File: src/inc/pirqb_pkg.sv
// Package for the peripheral interrupt flag and enable bank.
// Assumes a 32-bit AHB-Lite slave port and single-clock peripheral event sources.
package pirqb_pkg;

    // Register byte addresses on the bus
    localparam logic [7:0] PIRQB_OFF_FLAGS3 = 8'h00;
    localparam logic [7:0] PIRQB_OFF_EN1 = 8'h04;
    localparam logic [7:0] PIRQB_OFF_EN2 = 8'h08;
    localparam logic [7:0] PIRQB_OFF_EN3 = 8'h0c;
    localparam logic [7:0] PIRQB_OFF_STATUS = 8'h10;

    // Flag bit positions in peripheral_flags_3
    localparam int PIRQB_B_SERIAL2_DONE = 7;
    localparam int PIRQB_B_SERIAL2_COLL = 6;
    localparam int PIRQB_B_UART2_RX = 5;
    localparam int PIRQB_B_UART2_TX = 4;
    localparam int PIRQB_B_TIMER4 = 3;
    localparam int PIRQB_B_CAPCMP5 = 2;
    localparam int PIRQB_B_CAPCMP3 = 0;

    // Bits software may write; unimplemented and read-only bits stay out
    localparam logic [7:0] PIRQB_FLAGS3_WMASK = 8'hcf;
    localparam logic [7:0] PIRQB_EN1_WMASK = 8'hff;
    localparam logic [7:0] PIRQB_EN2_WMASK = 8'hdf;
    localparam logic [7:0] PIRQB_EN3_WMASK = 8'hff;

    // Power-on values
    localparam logic [7:0] PIRQB_FLAGS3_RST = 8'h00;
    localparam logic [7:0] PIRQB_EN_RST = 8'h00;

    // AHB-Lite encodings
    localparam logic [1:0] PIRQB_HTRANS_NONSEQ = 2'h2;
    localparam logic PIRQB_HRESP_OKAY = 1'h0;

    // Event strobes from the peripherals, one cycle each, plus the capture/compare PWM mode levels
    typedef struct packed {
        logic serial2_done;
        logic serial2_collision;
        logic timer4_match;
        logic [2:0] capcmp_event;
        logic [2:0] capcmp_pwm;
    } pirqb_events_t;

    // Level indications of the second UART buffers
    typedef struct packed {
        logic uart2_rx_full;
        logic uart2_tx_empty;
    } pirqb_uart_t;

    // Control levels from the core's interrupt logic
    typedef struct packed {
        logic peripheral_group_enable;
        logic priority_scheme_enable;
    } pirqb_core_ctl_t;

    // Requests handed to the core
    typedef struct packed {
        logic periph_req;
        logic periph_req_high;
        logic periph_req_low;
    } pirqb_req_t;

    // Whole state of the bank
    typedef struct packed {
        logic [7:0] peripheral_flags_3;
        logic [7:0] peripheral_enables_1;
        logic [7:0] peripheral_enables_2;
        logic [7:0] peripheral_enables_3;
        logic wr_pend;
        logic [7:0] wr_addr;
        logic [31:0] hrdata;
        pirqb_req_t req;
    } pirqb_state_t;

endpackage

File: src/rtl/pirqb_bank.sv
// Peripheral interrupt flag and enable bank with an AHB-Lite register port.
// Assumes event strobes, flag levels and core controls all come from mclk logic.
//
// Behaviour
// RULE_01: Serial unit 2 done flag, bit 7, sets on completion, software clears.
// RULE_02: Serial unit 2 collision flag, bit 6, sets on master collision, software clears.
// RULE_03: UART2 receive flag, bit 5, read-only, follows full receive buffer.
// RULE_04: UART2 transmit flag, bit 4, read-only, follows empty transmit buffer.
// RULE_05: Timer 4 match flag, bit 3, sets on period match, software clears.
// RULE_06: Capture/compare 5,4,3 flags, bits 2..0, set on capture, software clears.
// RULE_07: In compare mode each capture/compare flag sets on match, software clears.
// RULE_08: A capture/compare unit in PWM mode does not drive its flag.
// RULE_09: All flags and enable bits reset to zero.
// RULE_10: Without priority scheme, peripheral group enable is also needed to forward.
// RULE_11: One enable bit per source across three enable registers.
// RULE_12: Enable register 1 covers the eight first-group sources.
// RULE_13: Enable register 2 covers second-group sources; bit 5 unimplemented.
// RULE_14: Unimplemented bits ignore writes and read zero.
// RULE_15: Enable register 3 mirrors the third flag register layout.
// RULE_16: Enable one lets its flag request; zero blocks it.
// RULE_17: Priority bits matter only while the priority scheme is enabled.
// RULE_18: Flags set regardless of any enable, so software can poll.
// RULE_19: Software should clear a flag before enabling and after servicing.
// RULE_20: Request output high when any flag and its enable are both set; the code also needs priority_scheme_enable or peripheral_group_enable.
`timescale 1ns/1ps

module pirqb_bank (
    input wire logic mclk,
    input wire logic rst_b,
    input wire logic hsel,
    input wire logic [31:0] haddr,
    input wire logic [1:0] htrans,
    input wire logic hwrite,
    input wire logic [2:0] hsize,
    input wire logic [31:0] hwdata,
    input wire logic hready,
    output logic hreadyout,
    output logic hresp,
    output logic [31:0] hrdata,
    input wire pirqb_pkg::pirqb_events_t events,
    input wire pirqb_pkg::pirqb_uart_t uart2_status,
    input wire logic [7:0] peripheral_flags_1,
    input wire logic [7:0] peripheral_flags_2,
    input wire logic [7:0] priority_1,
    input wire logic [7:0] priority_2,
    input wire logic [7:0] priority_3,
    input wire pirqb_pkg::pirqb_core_ctl_t core_ctl,
    output pirqb_pkg::pirqb_req_t req,
    output logic [7:0] peripheral_flags_3
);

    // Reset release synchroniser; assertion stays asynchronous
    logic rst_meta_q;
    logic rst_sync_q;

    always_ff @(posedge mclk or negedge rst_b) begin
        if (!rst_b) begin
            rst_meta_q <= 1'b0;
            rst_sync_q <= 1'b0;
        end else begin
            rst_meta_q <= 1'b1;
            rst_sync_q <= rst_meta_q;
        end
    end

    // Any flag with its enable set; shared by all three request terms
    function automatic logic any_pending(
        input logic [7:0] f1,
        input logic [7:0] f2,
        input logic [7:0] f3,
        input logic [7:0] e1,
        input logic [7:0] e2,
        input logic [7:0] e3
    );
        any_pending = |(f1 & e1) | |(f2 & e2) | |(f3 & e3);
    endfunction

    // Merge a bus write into a register through its write mask
    function automatic logic [7:0] masked_write(
        input logic [7:0] cur,
        input logic [7:0] wdata,
        input logic [7:0] wmask
    );
        masked_write = (cur & ~wmask) | (wdata & wmask);
    endfunction

    pirqb_pkg::pirqb_state_t st_q;
    pirqb_pkg::pirqb_state_t st_d;

    logic addr_phase;
    logic [7:0] hw_set;
    logic [7:0] cc_fire;
    logic [7:0] wdat8;
    logic [7:0] f2_impl;
    logic pend_all;
    logic pend_high;
    logic pend_low;
    logic forward_ok;

    assign addr_phase = hsel & hready & (htrans == pirqb_pkg::PIRQB_HTRANS_NONSEQ);
    assign wdat8 = hwdata[7:0];

    always_comb begin
        st_d = st_q;

        // Capture/compare strobes count only outside PWM mode
        cc_fire = 8'h00;
        cc_fire[pirqb_pkg::PIRQB_B_CAPCMP5:pirqb_pkg::PIRQB_B_CAPCMP3] =
            events.capcmp_event & ~events.capcmp_pwm; // see RULE_06 see RULE_07 see RULE_08

        // Hardware set terms; no enable is consulted here
        hw_set = cc_fire; // see RULE_18
        hw_set[pirqb_pkg::PIRQB_B_SERIAL2_DONE] = events.serial2_done; // see RULE_01
        hw_set[pirqb_pkg::PIRQB_B_SERIAL2_COLL] = events.serial2_collision; // see RULE_02
        hw_set[pirqb_pkg::PIRQB_B_TIMER4] = events.timer4_match; // see RULE_05

        // Data phase of a write lands one cycle after its address phase
        if (st_q.wr_pend) begin
            unique case (st_q.wr_addr)
                pirqb_pkg::PIRQB_OFF_FLAGS3: begin
                    st_d.peripheral_flags_3 = masked_write(st_q.peripheral_flags_3, wdat8,
                        pirqb_pkg::PIRQB_FLAGS3_WMASK);
                end
                pirqb_pkg::PIRQB_OFF_EN1: begin
                    st_d.peripheral_enables_1 = masked_write(st_q.peripheral_enables_1, wdat8,
                        pirqb_pkg::PIRQB_EN1_WMASK); // see RULE_12
                end
                pirqb_pkg::PIRQB_OFF_EN2: begin
                    st_d.peripheral_enables_2 = masked_write(st_q.peripheral_enables_2, wdat8,
                        pirqb_pkg::PIRQB_EN2_WMASK); // see RULE_13 see RULE_14
                end
                pirqb_pkg::PIRQB_OFF_EN3: begin
                    st_d.peripheral_enables_3 = masked_write(st_q.peripheral_enables_3, wdat8,
                        pirqb_pkg::PIRQB_EN3_WMASK); // see RULE_15 see RULE_11
                end
                default: begin
                    // Unmapped or read-only address: write dropped
                end
            endcase
        end

        // A set arriving with a software clear wins
        st_d.peripheral_flags_3 = st_d.peripheral_flags_3 | hw_set; // see RULE_01 see RULE_02 see RULE_05

        // Buffer status bits track the UART, so reading or writing the buffer clears them
        st_d.peripheral_flags_3[pirqb_pkg::PIRQB_B_UART2_RX] = uart2_status.uart2_rx_full; // see RULE_03
        st_d.peripheral_flags_3[pirqb_pkg::PIRQB_B_UART2_TX] = uart2_status.uart2_tx_empty; // see RULE_04

        // Unimplemented second-group bit never contributes
        f2_impl = peripheral_flags_2 & pirqb_pkg::PIRQB_EN2_WMASK; // see RULE_14

        // Requests judged on the state about to be registered
        pend_all = any_pending(peripheral_flags_1, f2_impl, st_d.peripheral_flags_3,
            st_d.peripheral_enables_1, st_d.peripheral_enables_2,
            st_d.peripheral_enables_3); // see RULE_16 see RULE_20
        pend_high = any_pending(peripheral_flags_1 & priority_1, f2_impl & priority_2,
            st_d.peripheral_flags_3 & priority_3, st_d.peripheral_enables_1,
            st_d.peripheral_enables_2, st_d.peripheral_enables_3);
        pend_low = any_pending(peripheral_flags_1 & ~priority_1, f2_impl & ~priority_2,
            st_d.peripheral_flags_3 & ~priority_3, st_d.peripheral_enables_1,
            st_d.peripheral_enables_2, st_d.peripheral_enables_3);

        // Group enable gates everything unless priority levels are on
        forward_ok = core_ctl.priority_scheme_enable | core_ctl.peripheral_group_enable; // see RULE_10

        st_d.req.periph_req = pend_all & forward_ok; // see RULE_10 see RULE_20
        // Priority split is only meaningful with the scheme enabled
        st_d.req.periph_req_high = pend_high & core_ctl.priority_scheme_enable; // see RULE_17
        st_d.req.periph_req_low = pend_low & core_ctl.priority_scheme_enable; // see RULE_17

        // Address phase: latch writes, and answer reads from post-update state
        // so a read right behind a write sees the written value.
        st_d.wr_pend = addr_phase & hwrite;
        st_d.wr_addr = haddr[7:0];
        if (addr_phase && !hwrite) begin
            unique case (haddr[7:0])
                pirqb_pkg::PIRQB_OFF_FLAGS3: st_d.hrdata = {24'h000000, st_d.peripheral_flags_3};
                pirqb_pkg::PIRQB_OFF_EN1: st_d.hrdata = {24'h000000, st_d.peripheral_enables_1};
                pirqb_pkg::PIRQB_OFF_EN2: st_d.hrdata = {24'h000000, st_d.peripheral_enables_2};
                pirqb_pkg::PIRQB_OFF_EN3: st_d.hrdata = {24'h000000, st_d.peripheral_enables_3};
                pirqb_pkg::PIRQB_OFF_STATUS: st_d.hrdata = {29'h00000000, st_d.req};
                default: st_d.hrdata = 32'h00000000;
            endcase
        end else begin
            st_d.hrdata = 32'h00000000;
        end
    end

    always_ff @(posedge mclk or negedge rst_sync_q) begin
        if (!rst_sync_q) begin
            st_q.peripheral_flags_3 <= pirqb_pkg::PIRQB_FLAGS3_RST; // see RULE_09
            st_q.peripheral_enables_1 <= pirqb_pkg::PIRQB_EN_RST; // see RULE_09
            st_q.peripheral_enables_2 <= pirqb_pkg::PIRQB_EN_RST;
            st_q.peripheral_enables_3 <= pirqb_pkg::PIRQB_EN_RST;
            st_q.wr_pend <= 1'b0;
            st_q.wr_addr <= 8'h00;
            st_q.hrdata <= 32'h00000000;
            st_q.req <= 3'h0;
        end else begin
            st_q <= st_d;
        end
    end

    // Zero-wait slave: every transfer completes in one data-phase cycle
    assign hreadyout = 1'b1;
    assign hresp = pirqb_pkg::PIRQB_HRESP_OKAY;
    assign hrdata = st_q.hrdata;
    assign req = st_q.req;
    assign peripheral_flags_3 = st_q.peripheral_flags_3;

    // hsize unused: only whole-word transfers are expected
    logic unused_ok;
    assign unused_ok = &{1'b0, hsize, haddr[31:8], hwdata[31:8]};

endmodule // pirqb_bank

File: config.mk
export PLATFORM = sky130hd
export DESIGN_NAME = pirqb_bank
export DESIGN_NICKNAME = d
export VERILOG_FILES = /design/src/inc/pirqb_pkg.sv /design/src/rtl/pirqb_bank.sv
export SDC_FILE = /design/constraint.sdc
export NUM_CORES = 1
export LEC_CHECK = 0
export BUFFER_PORTS_ARGS = -buffer_cell sky130_fd_sc_hd__buf_4
export CORE_MARGIN = 8
export CORE_UTILIZATION = 48
export CTS_BUF_LIST = sky130_fd_sc_hd__clkbuf_8
export DETAILED_ROUTE_END_ITERATION = 12
export GPL_TIMING_DRIVEN = 0
export PLACE_DENSITY = 0.9
export SLEW_MARGIN = 20
export SYNTH_ARGS = -nofsm -noshare
export SYNTH_HDL_FRONTEND = slang
export SYNTH_SLANG_ARGS = --single-unit
File: constraint.sdc
create_clock -name mclk -period 1.9 [get_ports mclk]
set_clock_uncertainty 0.15 [all_clocks]
set_input_delay 0.095 -clock mclk [delete_from_list [all_inputs] [get_ports mclk]]
set_output_delay 0.095 -clock mclk [all_outputs]
set_load 0.05 [all_outputs]
==> out/qor.csv, run 1 <==
stage,metric,value,unit
clocking,clock_sinks,53,
logic_synthesis,yosys_warnings,0,
clocking,cts_buffer_depth,2,
timing,rsz0062_at_grt,yes,
critical_path,r2r-end,hrdata[0],
hold_path,hold_start,hwdata[5],
timing,period_needed,3.03,ns
pwr,clockPowerShare,27.5,%
outcome,status,"finished, violations left",
placement,place_ws,-1.62,ns
global_route,antenna_found_initial,0,
cells_and_area,diodes,0,
global_route,grt_pass1_vias,3851,
die,die-area,10300,µm²
pwr,seqPwrFrac,47.6,%
hold_path,min_delay_worst_endpoint,st_q[65],
pwr,power_switching,0.000755,W
routing,avgRoutedWirePerCell,19.7,µm
clocking,clk_pin_slew,0.09,ns
die,dieWidth,101,µm
critical_path,end_kind,flop,
placement,place_congestion,0.891,
timing,maxSlewHeadroom,39.3,%
critical_path,ff2ff_path_depth,7,
timing,finalSetupViolCount,27,
cells_and_area,final_common_cell,buf_4,
critical_path,r2r-start,st_q[35],
routing,postRouteAntennaNets,0,
cells_and_area,fin_area,5310,µm²
routing,wirelength,12700,µm
routing,dr.pass1.iters,7,
cells_and_area,final_layout_size_suffix_gt1_share,41.6,%
logic_synthesis,synth-main-ff-cell,dfrtp_1,
global_route,grt.total_usage,24.3,%
placement,placed_cell_area,4420,µm²
logic_synthesis,synth_area,3490,µm²
logic_synthesis,synth_edf_count,0,
critical_path,crit_top_cell,or4_4,
global_route,grt_max_degree,52,
logic_synthesis,ys_async_sr_fraction,100,%
die,ios,172,
cells_and_area,fin_cells,647,
placement,place_hpwl,9000,µm
global_route,grt-ovfl-total,0,
critical_path,cp_max_fo,6,
die,start_util,48.9,%
logic_synthesis,ys_types,51,
hold_path,hold_class,in -> reg,
clocking,cts_root_buf,clkbuf_8,
pwr,p_per_area,475,nW/µm²
run,maxCapViolations,0,
critical_path,r2r_slack,-1.13,ns
placement,io_buffers,91,
timing,worst_pin_slew,0.905,ns
routing,vias,3707,
pwr,peakVddDrop,0.000323,V
logic_synthesis,yosys_register_bits,53,
critical_path,crit_required,1.90,ns
pwr,leakage,2.40,nW
global_route,grt_pass1_wl,19400,µm
cells_and_area,mostFrequentLayoutCells,"147 x buf_4, 52 x dfrtp_1, 36 x nand2_1",
cells_and_area,synthToLayoutAreaGrowth,52.1,%
routing,drt-initial-drc-count,247,
clocking,worst_skew_pair.late_latency,0.31,ns
timing,max_freq,0.330,GHz
critical_path,crit_slowest_cell,or4_4,
critical_path,crit_type,reg -> reg,
critical_path,max_stage_delay,0.62,ns
timing,layout_setup_ws,-1.13,ns
outcome,failed_checks,"negative hold slack, negative setup slack",
hold_path,worstHoldPathCells,2,
critical_path,crit_arrival,3.04,ns
die,num_rows,31,
logic_synthesis,ys_seq_area_share,38.0,%
placement,place_inst,590,
clocking,cts_buffers,5,
critical_path,startpoint,st_q[35],
timing,whs,-0.0248,ns
logic_synthesis,syn_area_per_cell,9.31,µm²
critical_path,startpoint_type,flop,
timing,fin_crit_sh,160,%
routing,drc,0,
cells_and_area,final_net_count,674,
clocking,cts.hold.buffers_added,28,
die,coreArea,7140,µm²
timing,slew_viol_final,0,
routing,vias_per_cell,5.73,
timing,hold_viol,1,
clocking,cts_tree,yes,
die,die_h,101,µm
pwr,internal-power,0.00176,W
clocking,htreeDepth,2,
critical_path,cp_cell_sequence,or4_4 -> nor3_4 -> mux2_4 -> a32o_1 -> or4_4 -> nor4_4 -> o22ai_1,
logic_synthesis,syn-instance-count,375,
pwr,p_comb_share,24.9,%
pwr,netSwitchingFraction,30.0,%
## layout make-up
class,count,area [µm²]
inverters,16,60.1
flip-flops and latches,53,1330
repair buffers,143,1190
multi-input cells,274,2110
well taps,99,124
clock inverters,1,5.00
clock buffers,7,96.3
plain buffers,54,392
fillers,537,1830
## synth_stat cells (6+ instances only)
master	n	area share [%]
nand2_1	42	4.5
nor2_1	16	1.7
mux2i_1	18	5.2
buf_4	45	9.7
dfrtp_1	53	38
a21oi_1	10	1.4
nand2b_1	9	1.6
inv_1	16	1.7
mux2_2	16	5.2
clkbuf_1	9	0.97
a221oi_1	6	1.5
nand4_1	12	2.2
nand3_1	11	1.6
a31oi_1	7	1.3
nor2b_1	10	1.8
## metrics by stage
step	total power [W]	util, %	TNS [ns]	hold WS [ns]
finish	0.00252	74.4	-13.72	-0.0248
global route	0.00261	74.4	-15.19	-0.0451
CTS	0.00251	72.9	-15.35	-0.0457
detailed placement	0.00174	61.9	-22.03	-0.271
global placement	0.00174	61.9	-42.88	-0.273
floorplan	0.00153	-	-10.02	-0.351
## critical path: cells and delay by family (launching register included)
family | cells | cell delay, ns
AOI/OAI and AO/OA | 2 | 0.37
DFF | 1 | 0.41
muxes | 1 | 0.34
and+or+nand+nor | 4 | 1.62
## how the worst max path moves through the flow
stage | endpoint | slack (ns)
6_report | hrdata[0] | -1.13
4_1_cts | hrdata[0] | -1.18
2_1_floorplan | hrdata[0] | -1.11
3_3_place_gp | hrdata[0] | -1.55
3_5_place_dp | hrdata[0] | -1.62
5_1_grt | hrdata[0] | -1.20
## power by group through the flow
stage | combinational, W | clock, W | sequential [W]
final | 0.000626 | 0.000693 | 0.00120
after global routing | 0.000660 | 0.000748 | 0.00121
after CTS | 0.000601 | 0.000710 | 0.00120
after detailed placement | 0.000526 | 0 | 0.00122
after global placement | 0.000522 | 0 | 0.00121
after floorplan | 0.000322 | 0 | 0.00120
## sequential cells by signal, summed over array words and instances (netlist names)
name,count
st_q,32
hrdata,8
rst_meta_q,1
rst_sync_q,1
peripheral_flags_3,8
req,3
## per-layer routing
metal	vias to the layer above	wire length (µm)	track usage, %
met4	0	481	10.8
met3	45	1270	6.25
met1	1758	4710	27.3
li1	1671	-	-
met5	-	0	0
met2	233	6290	42.2
## kinds of logic after synthesis
group,Yosys count,share of synthesized area [%]
other cells,2,0.215
compound gates,82,18.2
simple gates,131,20.4
buf+inv,73,12.8
mux,34,10.3
flops,53,38.0
## timing repair
action,in CTS,in global routing
endpoints found under the setup margin,40,40
resized for setup,56,21
endpoints found under the hold margin,35,1
gates cloned,0,0
buffers inserted,19,6
pin swaps,21,11
(Power assumes the default switching activity.)
==> run 2, diff against run 1 <==
PLACE_DENSITY = 0.83   (was 0.9)
==> out/qor.csv, run 2 (same netlist as run 1, synthesis figures left out) <==
stage,metric,value,unit
outcome,status,"finished, violations left",
outcome,failed_checks,"negative hold slack, negative setup slack",
cells_and_area,final_common_cell,buf_4,
timing,max_freq,0.333,GHz
clocking,clk_pin_slew,0.10,ns
global_route,grt_pass1_wl,19700,µm
die,die-area,10300,µm²
timing,rsz0062_at_grt,yes,
timing,worst_pin_slew,0.930,ns
critical_path,startpoint_type,flop,
routing,drt-initial-drc-count,390,
run,maxCapViolations,0,
clocking,clock_sinks,53,
die,coreArea,7140,µm²
global_route,grt.total_usage,24.8,%
critical_path,crit_arrival,3.02,ns
timing,finalSetupViolCount,30,
clocking,worst_skew_pair.late_latency,0.31,ns
placement,placed_cell_area,4440,µm²
pwr,p_per_area,466,nW/µm²
hold_path,hold_class,in -> reg,
die,die_h,101,µm
clocking,cts_tree,yes,
cells_and_area,largest_register,st_q,
routing,avgRoutedWirePerCell,20.4,µm
critical_path,crit_type,reg -> reg,
pwr,leakage,2.43,nW
clocking,cts_buffers,5,
placement,place_ws,-1.53,ns
cells_and_area,fin_area,5350,µm²
cells_and_area,fillers,545,
critical_path,cp_max_fo,10,
cells_and_area,mostFrequentLayoutCells,"156 x buf_4, 52 x dfrtp_1, 40 x nand2_1",
global_route,grt_pass1_vias,3930,
placement,place_hpwl,9080,µm
hold_path,worstHoldPathCells,2,
clocking,cts_buffer_depth,2,
timing,slew_viol_final,0,
timing,maxSlewHeadroom,37.6,%
pwr,peakVddDrop,0.000333,V
routing,drc,0,
global_route,antenna_found_initial,0,
timing,fin_crit_sh,158,%
placement,place_congestion,0.950,
timing,setup_tns,-14.29,ns
timing,hold_viol,2,
clocking,cts_root_buf,clkbuf_8,
cells_and_area,diodes,0,
routing,wirelength,13400,µm
clocking,htreeDepth,2,
cells_and_area,final_layout_size_suffix_gt1_share,41.9,%
timing,period_needed,3.00,ns
global_route,grt-ovfl-total,0,
cells_and_area,largest_reg_flops,32,
clocking,cts.hold.buffers_added,27,
critical_path,end_kind,flop,
cells_and_area,synthToLayoutAreaGrowth,53.4,%
cells_and_area,reg_top3,"st_q: 32 flops, hrdata: 8 flops, peripheral_flags_3: 8 flops",
routing,vias,3773,
critical_path,crit_required,1.92,ns
die,num_rows,31,
global_route,grt_max_degree,32,
routing,dr.pass1.iters,5,
placement,io_buffers,91,
die,dieWidth,101,µm
critical_path,ff2ff_path_depth,8,
timing,layout_setup_ws,-1.10,ns
die,start_util,48.9,%
cells_and_area,final_net_count,680,
timing,whs,-0.0642,ns
routing,vias_per_cell,5.78,
routing,postRouteAntennaNets,0,
die,ios,172,
[run 2: repair_timing]
| item | CTS | global route |
|---|---|---|
| endpoints found under the hold margin | 37 | 2 |
| gates resized for setup | 28 | 41 |
| setup buffers | 16 | 14 |
| endpoints found under the setup margin | 39 | 39 |
| pin swaps | 12 | 23 |
| gates cloned | 0 | 0 |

**About this task**
The lines holding the string "layer" are what is needed from the material above.

**Result**
## per-layer routing
metal	vias to the layer above	wire length (µm)	track usage, %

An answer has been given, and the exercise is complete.